__THE DATA__.
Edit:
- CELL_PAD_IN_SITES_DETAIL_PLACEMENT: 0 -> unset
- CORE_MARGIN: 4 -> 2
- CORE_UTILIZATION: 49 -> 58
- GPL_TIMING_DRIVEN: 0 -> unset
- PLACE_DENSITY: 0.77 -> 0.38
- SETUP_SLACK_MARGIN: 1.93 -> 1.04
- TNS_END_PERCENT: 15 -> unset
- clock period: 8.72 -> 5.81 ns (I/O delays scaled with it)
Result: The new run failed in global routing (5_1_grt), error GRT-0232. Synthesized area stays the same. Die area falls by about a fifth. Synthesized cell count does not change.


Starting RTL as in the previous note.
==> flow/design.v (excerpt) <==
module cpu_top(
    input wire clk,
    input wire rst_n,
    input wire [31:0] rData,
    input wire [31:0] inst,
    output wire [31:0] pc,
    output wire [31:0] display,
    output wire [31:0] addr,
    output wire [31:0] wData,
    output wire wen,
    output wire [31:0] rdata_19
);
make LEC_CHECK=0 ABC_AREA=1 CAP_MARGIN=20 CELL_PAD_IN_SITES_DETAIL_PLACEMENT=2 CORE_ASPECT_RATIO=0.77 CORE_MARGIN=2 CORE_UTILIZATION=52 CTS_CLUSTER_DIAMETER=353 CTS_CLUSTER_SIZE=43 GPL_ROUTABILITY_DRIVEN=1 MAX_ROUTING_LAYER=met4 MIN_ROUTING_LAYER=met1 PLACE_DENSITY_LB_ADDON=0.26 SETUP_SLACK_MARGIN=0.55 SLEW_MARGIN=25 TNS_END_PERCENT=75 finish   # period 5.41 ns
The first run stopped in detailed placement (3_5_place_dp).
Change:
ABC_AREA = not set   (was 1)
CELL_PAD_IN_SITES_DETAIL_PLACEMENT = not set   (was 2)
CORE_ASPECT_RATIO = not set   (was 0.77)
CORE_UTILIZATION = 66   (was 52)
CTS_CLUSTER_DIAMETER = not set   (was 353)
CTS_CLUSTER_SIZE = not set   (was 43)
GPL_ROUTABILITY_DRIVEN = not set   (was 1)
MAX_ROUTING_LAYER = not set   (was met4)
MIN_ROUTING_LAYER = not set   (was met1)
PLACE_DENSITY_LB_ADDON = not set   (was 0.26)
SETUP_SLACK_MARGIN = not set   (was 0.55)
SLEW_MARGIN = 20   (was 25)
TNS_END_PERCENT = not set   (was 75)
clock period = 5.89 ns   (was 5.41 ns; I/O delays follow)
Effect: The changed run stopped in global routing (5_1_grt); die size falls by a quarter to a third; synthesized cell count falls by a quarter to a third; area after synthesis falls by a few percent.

__TASK TO CARRY OUT__.
Nothing but the lines from the one with "SLEW_MARGIN = 20" to the last line of the data should appear in the answer, each exactly as it stands.

__RESULT__.
SLEW_MARGIN = 20   (was 25)
TNS_END_PERCENT = not set   (was 75)
clock period = 5.89 ns   (was 5.41 ns; I/O delays follow)
Effect: The changed run stopped in global routing (5_1_grt); die size falls by a quarter to a third; synthesized cell count falls by a quarter to a third; area after synthesis falls by a few percent.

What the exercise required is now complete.